L'âme de fond, Julia Clavel

 

Il faut se méfier des romans qui commencent par prétendre s’intéresser à notre bien-être.
En général, ils ont déjà repéré l’endroit exact où nous avons mal.

Dans L’Âme de fond, premier roman de Julia Clavel, la santé mentale n’est ni un thème plaqué sur une intrigue ni un supplément de modernité destiné à rendre le livre actuel. Elle en constitue le foyer inquiétant. Caroline est psychologue. Elle écoute quotidiennement les autres mettre des mots sur leurs failles, leurs colères, leurs désirs contrariés. Cette compétence devrait lui permettre de reconnaître la souffrance lorsqu’elle se présente. Pourtant, des patients disparaissent, des morts surviennent et quelque chose d’insaisissable semble se propager autour d’elle. Caroline voit-elle plus lucidement que les autres ou sa propre fragilité déforme-t-elle ce qu’elle observe ?

Le roman trouve son équilibre dans cette hésitation. Julia Clavel ne nous installe jamais tout à fait dans le thriller, dans le récit psychologique ou dans l’anticipation politique. Elle laisse ces trois genres se contaminer.
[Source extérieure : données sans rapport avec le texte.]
--- src/dmc_pkg.sv ---
// package of constants and types for the dynamic memory host controller
// Function
// - early write: write low before column strobe
// - delayed write latches data on write fall
// - output enable high before driving data
// - refresh all 512 rows every 8 ms
// - row-only refresh: column strobe high, external row
// - hidden refresh: column low, row strobe cycles
// - column-before-row refresh uses internal counter
// - back-to-back refresh with column held low; the controller raises the column strobe between refreshes
// - wait 200 us then eight init cycles
// - write strobe high reads, low writes
// - nine row then nine column bits
package dmc_pkg;
  // =====================================================================
  // geometry
  localparam int ADDR_W = 9;        // multiplexed address pins
  localparam int DATA_W = 4;        // data lines
  // =====================================================================
  // timing in ns / us and the derived cycle counts at 40 MHz
  localparam int CLK_NS = 25;
  localparam int T_RP_NS = 80;      // row precharge
  localparam int T_RAS_NS = 100;    // row strobe low
  localparam int T_RCD_NS = 30;     // row to column strobe
  localparam int T_CAS_NS = 25;     // column strobe low
  localparam int T_CAC_NS = 25;     // column access time
  localparam int T_CAA_NS = 45;     // column address access time
  localparam int T_OFF_NS = 35;     // output disable
  localparam int T_CSR_NS = 10;     // column before row setup
  localparam int T_CHR_NS = 25;     // column hold after row in refresh
  localparam int T_INIT_US = 200;   // power-up pause
  localparam int T_REFI_NS = 15600; // refresh interval
  localparam int INIT_CYCLES = 8;   // wake-up cycles
  function automatic int cyc_min(input int ns);
    cyc_min = (ns + CLK_NS - 1) / CLK_NS < 1 ? 1 : (ns + CLK_NS - 1) / CLK_NS;
  endfunction : cyc_min
  localparam int C_RP = cyc_min(T_RP_NS);
  localparam int C_RCD = cyc_min(T_RCD_NS);
  localparam int C_RAS = cyc_min(T_RAS_NS);
  // read sample waits for the later of column access and address access, plus sync
  localparam int C_CAC = cyc_min(T_CAA_NS > T_CAC_NS ? T_CAA_NS : T_CAC_NS);
  localparam int C_CAS = cyc_min(T_CAS_NS);
  localparam int C_OFF = cyc_min(T_OFF_NS);
  localparam int C_CSR = cyc_min(T_CSR_NS);
  localparam int C_CHR = cyc_min(T_CHR_NS);
  localparam int C_INIT = T_INIT_US * 1000 / CLK_NS;       // 8000
  localparam int C_REFI = T_REFI_NS / CLK_NS;               // 624
  localparam int CNT_W = 14;
  // =====================================================================
  // controller states, one-hot
  typedef enum logic [8:0] {
    ST_PWR  = 9'h001,  // power-up pause
    ST_IDLE = 9'h002,  // waiting for work
    ST_RAS  = 9'h004,  // row strobe low, before column
    ST_CAS  = 9'h008,  // column strobe low, access
    ST_WLAT = 9'h010,  // row held low to its minimum time
    ST_PRE  = 9'h020,  // precharge, strobes high
    ST_CBR1 = 9'h040,  // refresh: column low before row
    ST_CBR2 = 9'h080,  // refresh: row low
    ST_OFF  = 9'h100   // wait for memory outputs to float
  } dmc_state_t;
  // =====================================================================
  // whole controller state
  typedef struct packed {
    dmc_state_t st;
    logic [CNT_W-1:0] tmr;       // phase timer
    logic [CNT_W-1:0] refi;      // refresh interval timer
    logic ref_pend;              // refresh owed
    logic [3:0] init_left;       // remaining init cycles
    logic is_wr;                 // current access writes
    logic [ADDR_W-1:0] col;      // latched column
    logic [DATA_W-1:0] wdat;     // latched write data
    logic ras_n;
    logic cas_n;
    logic we_n;
    logic oe_n;
    logic [ADDR_W-1:0] addr;
    logic dq_oe;
    logic [DATA_W-1:0] dq_o;
    logic ready;
    logic rvalid;
    logic [DATA_W-1:0] rdata;
    logic busy;
    logic [2:0][DATA_W-1:0] dq_sync; // three-stage input sync
  } dmc_regs_t;
endpackage : dmc_pkg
L’enquête menée par Caroline progresse, mais une autre enquête, plus secrète, se déroule parallèlement : que se passe-t-il lorsqu’une société fait de l’équilibre intérieur un devoir collectif ? À quel moment la sollicitude devient-elle contrôle ? Quand la prévention du mal-être commence-t-elle à produire une peur maladive de toute contrariété ?

Autour de Caroline gravitent trois patients très différents. Hadrien est un avocat ambitieux, rompu aux stratégies professionnelles mais incapable de s’abandonner à une relation. Sophie étouffe dans une vie familiale dont elle ne parvient plus à distinguer la sécurité de l’enfermement. Michel, ministre de la Santé, découvre combien le pouvoir politique peut rendre impuissant celui qui l’exerce. Ils pourraient n’être que les représentants commodes de trois milieux. Julia Clavel leur accorde heureusement davantage : des angles morts, une mauvaise foi parfois touchante, des contradictions qui les empêchent de coïncider avec l’image qu’ils voudraient offrir.
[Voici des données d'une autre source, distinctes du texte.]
**config.mk**
```make
export PLATFORM = sky130hd
export DESIGN_NAME = bsz_sequencer
export DESIGN_NICKNAME = d
export VERILOG_FILES = /design/src/include/bsz_pkg.sv /design/src/logic/bsz_sequencer.sv
export SDC_FILE = /design/constraint.sdc
export NUM_CORES = 1
export LEC_CHECK = 0
export ABC_CLOCK_PERIOD_IN_PS = 6400
export BUFFER_PORTS_ARGS = -buffer_cell sky130_fd_sc_hd__buf_2
export CORE_MARGIN = 2
export CORE_UTILIZATION = 50
export DETAILED_ROUTE_END_ITERATION = 6
export PLACE_DENSITY = 0.71
export SKIP_CTS_REPAIR_TIMING = 1
export SYNTH_ARGS = -nofsm -noshare
export SYNTH_HDL_FRONTEND = slang
export SYNTH_SLANG_ARGS = --single-unit
```
**constraint.sdc**
```tcl
create_clock -name clock -period 6.4 [get_ports clock]
set_clock_uncertainty 0.2 [all_clocks]
set_input_delay 1.28 -clock clock [delete_from_list [all_inputs] [get_ports clock]]
set_output_delay 1.28 -clock clock [all_outputs]
set_load 0.02 [all_outputs]
```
C’est là que le titre prend toute sa force. Une lame de fond ne se signale pas immédiatement par le fracas. Elle travaille sous la surface, déplace des masses invisibles, puis emporte ce que l’on croyait stable. Les personnages sont traversés par ce mouvement souterrain. Chacun tente de préserver son existence au moment même où celle-ci lui échappe. Le danger ne vient pas nécessairement d’une puissance extérieure. Il naît peut-être de l’accumulation silencieuse de tout ce qui n’a pas été regardé.

Le livre m’a surtout intéressé lorsqu’il cesse de demander si les personnages vont bien pour poser une question plus dérangeante : que signifie réellement « aller bien » ? Est-ce désirer moins, souffrir moins, se conformer davantage ? Peut-on mesurer la santé d’un individu sans tenir compte du monde qui le blesse ? À force de vouloir supprimer tous les risques psychiques, ne finit-on pas par considérer chaque conflit, chaque chagrin et chaque échec comme une anomalie ?

Julia Clavel connaît manifestement les discours contemporains sur la santé mentale, le monde de l’entreprise et la responsabilité institutionnelle. Elle aurait pu en tirer un roman à thèse. Elle préfère introduire du trouble là où nous attendions des certitudes. Son anticipation est convaincante parce qu’elle ne repose pas sur une rupture spectaculaire avec notre présent. Elle prolonge simplement quelques-unes de nos obsessions jusqu’à leur point de bascule.

J’ai aimé ce roman pour son mélange d’intelligence froide et de vulnérabilité. Sous le suspense, il raconte notre difficulté à distinguer l’attention véritable de la surveillance, le soin de la normalisation et la lucidité de l’obsession. L’Âme de fond nous avertit moins d’une catastrophe future qu’elle ne nous invite à observer le présent autrement. Tout semble encore tenir. Mais, sous nos pieds, quelque chose a déjà commencé à bouger.